(Stored items)
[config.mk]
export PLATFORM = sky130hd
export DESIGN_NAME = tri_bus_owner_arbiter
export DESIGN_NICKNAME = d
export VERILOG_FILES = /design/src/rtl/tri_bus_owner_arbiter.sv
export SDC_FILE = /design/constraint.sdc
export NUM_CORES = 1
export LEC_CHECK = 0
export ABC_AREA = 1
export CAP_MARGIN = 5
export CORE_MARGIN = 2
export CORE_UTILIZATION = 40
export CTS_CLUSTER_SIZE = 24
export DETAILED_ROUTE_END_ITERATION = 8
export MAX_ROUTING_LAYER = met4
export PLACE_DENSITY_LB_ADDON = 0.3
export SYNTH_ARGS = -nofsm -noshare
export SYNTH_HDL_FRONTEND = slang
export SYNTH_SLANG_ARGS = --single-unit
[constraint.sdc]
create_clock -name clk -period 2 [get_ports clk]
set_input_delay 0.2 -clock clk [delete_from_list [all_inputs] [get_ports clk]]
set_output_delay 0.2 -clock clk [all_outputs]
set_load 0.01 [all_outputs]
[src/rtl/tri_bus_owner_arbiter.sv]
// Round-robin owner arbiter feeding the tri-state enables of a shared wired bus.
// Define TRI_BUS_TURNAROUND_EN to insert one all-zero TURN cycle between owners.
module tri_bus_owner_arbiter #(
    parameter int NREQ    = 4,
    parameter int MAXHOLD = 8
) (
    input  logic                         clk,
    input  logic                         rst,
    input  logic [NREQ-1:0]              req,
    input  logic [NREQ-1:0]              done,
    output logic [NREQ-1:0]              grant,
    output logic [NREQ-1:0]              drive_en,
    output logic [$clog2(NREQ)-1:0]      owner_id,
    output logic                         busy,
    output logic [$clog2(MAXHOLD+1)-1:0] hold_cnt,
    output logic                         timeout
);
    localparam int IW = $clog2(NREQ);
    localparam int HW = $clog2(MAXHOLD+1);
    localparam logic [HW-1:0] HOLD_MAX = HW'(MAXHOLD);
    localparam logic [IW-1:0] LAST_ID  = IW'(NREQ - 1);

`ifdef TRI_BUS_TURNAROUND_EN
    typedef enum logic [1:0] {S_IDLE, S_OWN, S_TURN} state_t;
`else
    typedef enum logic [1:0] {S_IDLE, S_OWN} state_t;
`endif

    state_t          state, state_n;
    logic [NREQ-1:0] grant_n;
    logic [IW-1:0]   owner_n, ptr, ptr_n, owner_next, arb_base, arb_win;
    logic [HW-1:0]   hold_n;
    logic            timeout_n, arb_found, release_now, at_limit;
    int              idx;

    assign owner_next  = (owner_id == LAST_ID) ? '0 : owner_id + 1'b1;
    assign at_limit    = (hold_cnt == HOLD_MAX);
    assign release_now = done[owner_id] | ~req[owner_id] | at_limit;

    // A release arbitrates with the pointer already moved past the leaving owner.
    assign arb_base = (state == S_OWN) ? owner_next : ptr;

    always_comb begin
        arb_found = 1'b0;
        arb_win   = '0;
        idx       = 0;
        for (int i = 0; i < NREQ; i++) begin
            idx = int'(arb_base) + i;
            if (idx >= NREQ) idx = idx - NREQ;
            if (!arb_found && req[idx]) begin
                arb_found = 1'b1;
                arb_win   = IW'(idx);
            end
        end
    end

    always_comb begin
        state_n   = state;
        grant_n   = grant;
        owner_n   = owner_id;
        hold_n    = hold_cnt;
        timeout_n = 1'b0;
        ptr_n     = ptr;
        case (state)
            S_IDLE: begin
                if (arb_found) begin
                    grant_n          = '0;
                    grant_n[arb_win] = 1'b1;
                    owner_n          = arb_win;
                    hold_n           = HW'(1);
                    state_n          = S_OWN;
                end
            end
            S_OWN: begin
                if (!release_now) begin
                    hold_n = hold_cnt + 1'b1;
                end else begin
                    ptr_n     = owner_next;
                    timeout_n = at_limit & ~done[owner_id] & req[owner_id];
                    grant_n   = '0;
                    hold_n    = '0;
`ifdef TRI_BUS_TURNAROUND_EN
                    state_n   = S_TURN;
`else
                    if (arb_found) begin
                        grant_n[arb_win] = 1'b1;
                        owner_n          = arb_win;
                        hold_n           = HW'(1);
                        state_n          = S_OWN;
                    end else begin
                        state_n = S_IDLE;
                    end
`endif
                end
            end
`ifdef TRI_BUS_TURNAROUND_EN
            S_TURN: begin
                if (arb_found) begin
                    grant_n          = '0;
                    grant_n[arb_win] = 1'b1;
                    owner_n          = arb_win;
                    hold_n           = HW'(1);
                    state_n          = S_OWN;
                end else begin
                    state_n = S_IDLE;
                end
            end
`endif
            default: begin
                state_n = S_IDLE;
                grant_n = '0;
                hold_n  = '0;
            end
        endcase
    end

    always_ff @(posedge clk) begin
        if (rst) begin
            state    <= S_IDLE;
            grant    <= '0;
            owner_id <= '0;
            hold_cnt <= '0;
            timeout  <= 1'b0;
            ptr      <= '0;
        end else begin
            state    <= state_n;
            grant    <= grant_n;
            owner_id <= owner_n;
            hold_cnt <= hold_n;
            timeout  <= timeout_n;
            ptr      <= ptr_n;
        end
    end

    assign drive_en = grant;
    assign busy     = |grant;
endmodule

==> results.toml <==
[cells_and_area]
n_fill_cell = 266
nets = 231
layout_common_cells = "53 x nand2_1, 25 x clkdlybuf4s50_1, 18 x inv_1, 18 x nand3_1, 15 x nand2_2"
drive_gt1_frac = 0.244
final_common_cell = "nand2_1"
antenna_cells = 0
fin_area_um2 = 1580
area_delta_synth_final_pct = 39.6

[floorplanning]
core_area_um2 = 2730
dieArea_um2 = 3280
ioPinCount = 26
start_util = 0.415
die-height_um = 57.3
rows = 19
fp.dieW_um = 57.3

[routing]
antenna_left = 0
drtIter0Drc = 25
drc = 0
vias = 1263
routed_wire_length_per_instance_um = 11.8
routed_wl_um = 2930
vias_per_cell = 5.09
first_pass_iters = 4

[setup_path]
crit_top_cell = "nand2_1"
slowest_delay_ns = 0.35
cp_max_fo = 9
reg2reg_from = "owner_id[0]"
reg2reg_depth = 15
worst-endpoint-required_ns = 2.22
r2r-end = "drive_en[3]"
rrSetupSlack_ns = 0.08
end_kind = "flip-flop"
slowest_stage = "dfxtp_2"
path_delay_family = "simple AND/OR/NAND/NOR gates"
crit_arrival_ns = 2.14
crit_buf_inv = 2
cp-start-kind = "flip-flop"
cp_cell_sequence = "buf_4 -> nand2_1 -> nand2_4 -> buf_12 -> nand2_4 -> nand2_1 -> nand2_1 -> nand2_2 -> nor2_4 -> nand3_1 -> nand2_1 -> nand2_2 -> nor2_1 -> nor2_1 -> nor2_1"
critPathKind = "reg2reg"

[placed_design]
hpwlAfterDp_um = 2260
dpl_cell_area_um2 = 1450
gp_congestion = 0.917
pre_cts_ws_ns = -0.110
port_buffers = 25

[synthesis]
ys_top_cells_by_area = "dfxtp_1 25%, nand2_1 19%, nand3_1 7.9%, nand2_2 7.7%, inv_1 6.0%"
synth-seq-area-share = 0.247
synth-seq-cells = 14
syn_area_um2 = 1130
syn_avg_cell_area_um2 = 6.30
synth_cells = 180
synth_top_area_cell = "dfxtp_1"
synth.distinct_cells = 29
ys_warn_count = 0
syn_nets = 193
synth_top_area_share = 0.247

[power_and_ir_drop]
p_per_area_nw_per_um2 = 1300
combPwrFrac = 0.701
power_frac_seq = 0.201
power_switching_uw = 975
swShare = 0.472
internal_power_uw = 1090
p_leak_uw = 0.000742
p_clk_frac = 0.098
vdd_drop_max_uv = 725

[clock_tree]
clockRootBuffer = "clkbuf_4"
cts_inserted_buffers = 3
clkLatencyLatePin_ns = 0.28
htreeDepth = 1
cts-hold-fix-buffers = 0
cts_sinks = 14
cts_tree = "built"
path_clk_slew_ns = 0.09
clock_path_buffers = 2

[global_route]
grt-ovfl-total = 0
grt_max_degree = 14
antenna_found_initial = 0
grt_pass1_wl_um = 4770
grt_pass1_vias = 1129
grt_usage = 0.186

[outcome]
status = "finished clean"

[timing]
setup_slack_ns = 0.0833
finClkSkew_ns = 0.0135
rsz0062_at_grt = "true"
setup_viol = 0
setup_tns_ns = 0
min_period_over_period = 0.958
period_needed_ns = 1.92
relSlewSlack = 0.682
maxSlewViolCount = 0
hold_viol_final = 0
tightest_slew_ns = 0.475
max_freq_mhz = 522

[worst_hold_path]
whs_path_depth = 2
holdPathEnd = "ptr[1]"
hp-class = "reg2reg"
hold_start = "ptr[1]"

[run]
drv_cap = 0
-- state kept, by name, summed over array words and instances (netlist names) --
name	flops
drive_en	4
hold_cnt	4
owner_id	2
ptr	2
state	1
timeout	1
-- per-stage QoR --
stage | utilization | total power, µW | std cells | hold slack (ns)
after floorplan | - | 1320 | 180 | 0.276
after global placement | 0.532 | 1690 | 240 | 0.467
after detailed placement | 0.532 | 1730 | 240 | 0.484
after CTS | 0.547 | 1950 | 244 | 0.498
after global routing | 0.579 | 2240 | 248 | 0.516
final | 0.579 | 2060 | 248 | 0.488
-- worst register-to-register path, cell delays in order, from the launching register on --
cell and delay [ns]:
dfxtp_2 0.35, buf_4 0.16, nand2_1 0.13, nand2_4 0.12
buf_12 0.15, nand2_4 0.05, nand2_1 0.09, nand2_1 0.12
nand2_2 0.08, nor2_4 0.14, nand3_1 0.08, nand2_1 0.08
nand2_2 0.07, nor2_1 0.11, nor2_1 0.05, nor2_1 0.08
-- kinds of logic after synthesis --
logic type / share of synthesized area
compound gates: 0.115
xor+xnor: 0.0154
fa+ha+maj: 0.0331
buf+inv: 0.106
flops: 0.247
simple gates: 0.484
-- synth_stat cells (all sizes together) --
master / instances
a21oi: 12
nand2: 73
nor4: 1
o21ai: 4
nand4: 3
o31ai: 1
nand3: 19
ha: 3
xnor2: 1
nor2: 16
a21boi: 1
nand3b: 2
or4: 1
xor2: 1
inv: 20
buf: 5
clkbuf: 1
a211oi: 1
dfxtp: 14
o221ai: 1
---
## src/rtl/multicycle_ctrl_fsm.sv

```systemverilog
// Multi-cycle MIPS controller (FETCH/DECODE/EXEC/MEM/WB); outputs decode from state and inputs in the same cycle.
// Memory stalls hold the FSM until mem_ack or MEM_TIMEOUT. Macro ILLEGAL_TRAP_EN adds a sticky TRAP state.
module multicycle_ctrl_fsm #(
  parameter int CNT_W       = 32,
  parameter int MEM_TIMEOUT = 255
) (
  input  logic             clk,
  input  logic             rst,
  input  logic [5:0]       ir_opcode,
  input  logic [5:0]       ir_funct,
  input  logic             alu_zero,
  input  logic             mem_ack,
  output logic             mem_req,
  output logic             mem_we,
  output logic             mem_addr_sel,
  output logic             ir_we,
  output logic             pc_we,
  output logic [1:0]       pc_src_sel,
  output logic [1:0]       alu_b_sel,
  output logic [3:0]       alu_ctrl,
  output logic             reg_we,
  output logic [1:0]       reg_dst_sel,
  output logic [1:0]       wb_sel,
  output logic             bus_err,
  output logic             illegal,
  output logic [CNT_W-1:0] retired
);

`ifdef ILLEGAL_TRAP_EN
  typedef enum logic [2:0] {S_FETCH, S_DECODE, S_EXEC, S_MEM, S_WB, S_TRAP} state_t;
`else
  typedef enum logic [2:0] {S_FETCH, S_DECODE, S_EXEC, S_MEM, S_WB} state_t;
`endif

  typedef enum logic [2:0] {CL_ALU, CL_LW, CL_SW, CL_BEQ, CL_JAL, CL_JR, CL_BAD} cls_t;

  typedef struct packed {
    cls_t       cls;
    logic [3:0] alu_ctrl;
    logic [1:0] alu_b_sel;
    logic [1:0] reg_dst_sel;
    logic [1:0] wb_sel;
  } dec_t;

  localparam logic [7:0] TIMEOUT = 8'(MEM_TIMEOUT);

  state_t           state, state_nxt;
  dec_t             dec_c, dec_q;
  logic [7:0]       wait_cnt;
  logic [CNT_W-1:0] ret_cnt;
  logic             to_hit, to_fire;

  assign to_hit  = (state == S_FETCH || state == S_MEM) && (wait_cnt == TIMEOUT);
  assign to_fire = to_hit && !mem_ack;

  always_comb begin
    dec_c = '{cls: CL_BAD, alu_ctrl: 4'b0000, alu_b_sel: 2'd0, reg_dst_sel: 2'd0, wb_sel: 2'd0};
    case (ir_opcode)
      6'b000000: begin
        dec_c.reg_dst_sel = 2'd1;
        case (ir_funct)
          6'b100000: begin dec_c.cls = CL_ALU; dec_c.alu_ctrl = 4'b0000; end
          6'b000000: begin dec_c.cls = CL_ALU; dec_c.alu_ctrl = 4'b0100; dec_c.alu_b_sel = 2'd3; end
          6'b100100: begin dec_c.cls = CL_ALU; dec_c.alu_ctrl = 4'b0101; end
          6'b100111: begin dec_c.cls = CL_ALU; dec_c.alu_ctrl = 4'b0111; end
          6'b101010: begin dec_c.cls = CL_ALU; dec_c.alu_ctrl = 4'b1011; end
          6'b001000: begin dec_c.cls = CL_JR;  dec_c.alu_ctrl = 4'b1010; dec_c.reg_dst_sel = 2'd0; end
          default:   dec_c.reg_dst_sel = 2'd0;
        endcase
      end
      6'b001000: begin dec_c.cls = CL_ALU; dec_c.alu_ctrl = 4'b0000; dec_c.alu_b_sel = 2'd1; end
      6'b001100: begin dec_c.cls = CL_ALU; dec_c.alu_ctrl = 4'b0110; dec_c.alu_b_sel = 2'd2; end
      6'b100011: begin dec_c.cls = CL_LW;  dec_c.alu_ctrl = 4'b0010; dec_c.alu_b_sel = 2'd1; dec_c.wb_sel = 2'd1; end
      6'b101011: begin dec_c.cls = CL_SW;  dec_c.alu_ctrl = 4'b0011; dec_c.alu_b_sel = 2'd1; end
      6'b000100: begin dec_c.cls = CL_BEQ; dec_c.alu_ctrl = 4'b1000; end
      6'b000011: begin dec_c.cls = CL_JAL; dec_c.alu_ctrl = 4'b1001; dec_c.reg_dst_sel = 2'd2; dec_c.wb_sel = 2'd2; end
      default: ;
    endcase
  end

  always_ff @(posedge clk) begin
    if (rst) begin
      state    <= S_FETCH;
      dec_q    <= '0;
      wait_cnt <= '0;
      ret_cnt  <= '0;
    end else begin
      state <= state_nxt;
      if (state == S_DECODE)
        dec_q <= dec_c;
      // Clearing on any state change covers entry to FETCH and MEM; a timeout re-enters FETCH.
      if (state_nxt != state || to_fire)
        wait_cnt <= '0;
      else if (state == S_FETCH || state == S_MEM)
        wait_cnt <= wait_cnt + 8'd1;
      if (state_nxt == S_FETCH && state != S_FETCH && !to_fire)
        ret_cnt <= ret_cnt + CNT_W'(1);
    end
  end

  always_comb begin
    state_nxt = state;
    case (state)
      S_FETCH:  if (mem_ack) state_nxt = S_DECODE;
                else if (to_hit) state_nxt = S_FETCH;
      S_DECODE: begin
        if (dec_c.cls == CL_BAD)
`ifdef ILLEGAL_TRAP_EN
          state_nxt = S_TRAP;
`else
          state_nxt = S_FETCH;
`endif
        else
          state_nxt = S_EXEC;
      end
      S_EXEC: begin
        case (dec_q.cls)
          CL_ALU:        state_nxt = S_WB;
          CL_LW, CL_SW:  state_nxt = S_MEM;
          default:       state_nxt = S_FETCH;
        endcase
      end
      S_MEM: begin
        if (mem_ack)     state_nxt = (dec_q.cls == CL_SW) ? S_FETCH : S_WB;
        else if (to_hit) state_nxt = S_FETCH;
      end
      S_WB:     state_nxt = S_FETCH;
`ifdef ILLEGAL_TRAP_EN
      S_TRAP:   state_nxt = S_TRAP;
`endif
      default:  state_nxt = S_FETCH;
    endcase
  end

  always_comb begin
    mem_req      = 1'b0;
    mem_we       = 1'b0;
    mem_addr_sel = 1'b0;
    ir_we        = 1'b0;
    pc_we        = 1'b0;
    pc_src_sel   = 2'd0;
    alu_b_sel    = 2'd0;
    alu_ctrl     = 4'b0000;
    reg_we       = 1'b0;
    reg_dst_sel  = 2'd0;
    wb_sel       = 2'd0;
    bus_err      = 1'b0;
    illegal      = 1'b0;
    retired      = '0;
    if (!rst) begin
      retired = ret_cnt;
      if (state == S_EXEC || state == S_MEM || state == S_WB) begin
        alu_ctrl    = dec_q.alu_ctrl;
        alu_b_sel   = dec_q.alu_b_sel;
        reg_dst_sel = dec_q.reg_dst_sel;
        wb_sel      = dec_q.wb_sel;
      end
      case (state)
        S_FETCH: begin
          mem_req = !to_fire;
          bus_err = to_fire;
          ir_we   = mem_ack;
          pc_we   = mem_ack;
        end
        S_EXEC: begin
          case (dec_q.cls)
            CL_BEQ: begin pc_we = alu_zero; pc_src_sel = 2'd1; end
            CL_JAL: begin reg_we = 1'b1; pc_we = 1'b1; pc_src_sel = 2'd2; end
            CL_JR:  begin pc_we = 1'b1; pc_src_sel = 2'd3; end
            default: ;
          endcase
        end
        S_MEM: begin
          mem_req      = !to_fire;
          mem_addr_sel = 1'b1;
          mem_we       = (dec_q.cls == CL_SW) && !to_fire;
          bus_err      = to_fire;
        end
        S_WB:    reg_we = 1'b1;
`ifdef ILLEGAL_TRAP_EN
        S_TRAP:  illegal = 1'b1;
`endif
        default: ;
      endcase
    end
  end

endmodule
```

*Assignment*
Set down exactly the lines of the data above, beginning with the line that has "[config.mk]" and ending with the line that has "output logic [$clog2(MAXHOLD+1)-1:0]", and no others.

*Exercise response*
[config.mk]
export PLATFORM = sky130hd
export DESIGN_NAME = tri_bus_owner_arbiter
export DESIGN_NICKNAME = d
export VERILOG_FILES = /design/src/rtl/tri_bus_owner_arbiter.sv
export SDC_FILE = /design/constraint.sdc
export NUM_CORES = 1
export LEC_CHECK = 0
export ABC_AREA = 1
export CAP_MARGIN = 5
export CORE_MARGIN = 2
export CORE_UTILIZATION = 40
export CTS_CLUSTER_SIZE = 24
export DETAILED_ROUTE_END_ITERATION = 8
export MAX_ROUTING_LAYER = met4
export PLACE_DENSITY_LB_ADDON = 0.3
export SYNTH_ARGS = -nofsm -noshare
export SYNTH_HDL_FRONTEND = slang
export SYNTH_SLANG_ARGS = --single-unit
[constraint.sdc]
create_clock -name clk -period 2 [get_ports clk]
set_input_delay 0.2 -clock clk [delete_from_list [all_inputs] [get_ports clk]]
set_output_delay 0.2 -clock clk [all_outputs]
set_load 0.01 [all_outputs]
[src/rtl/tri_bus_owner_arbiter.sv]
// Round-robin owner arbiter feeding the tri-state enables of a shared wired bus.
// Define TRI_BUS_TURNAROUND_EN to insert one all-zero TURN cycle between owners.
module tri_bus_owner_arbiter #(
    parameter int NREQ    = 4,
    parameter int MAXHOLD = 8
) (
    input  logic                         clk,
    input  logic                         rst,
    input  logic [NREQ-1:0]              req,
    input  logic [NREQ-1:0]              done,
    output logic [NREQ-1:0]              grant,
    output logic [NREQ-1:0]              drive_en,
    output logic [$clog2(NREQ)-1:0]      owner_id,
    output logic                         busy,
    output logic [$clog2(MAXHOLD+1)-1:0] hold_cnt,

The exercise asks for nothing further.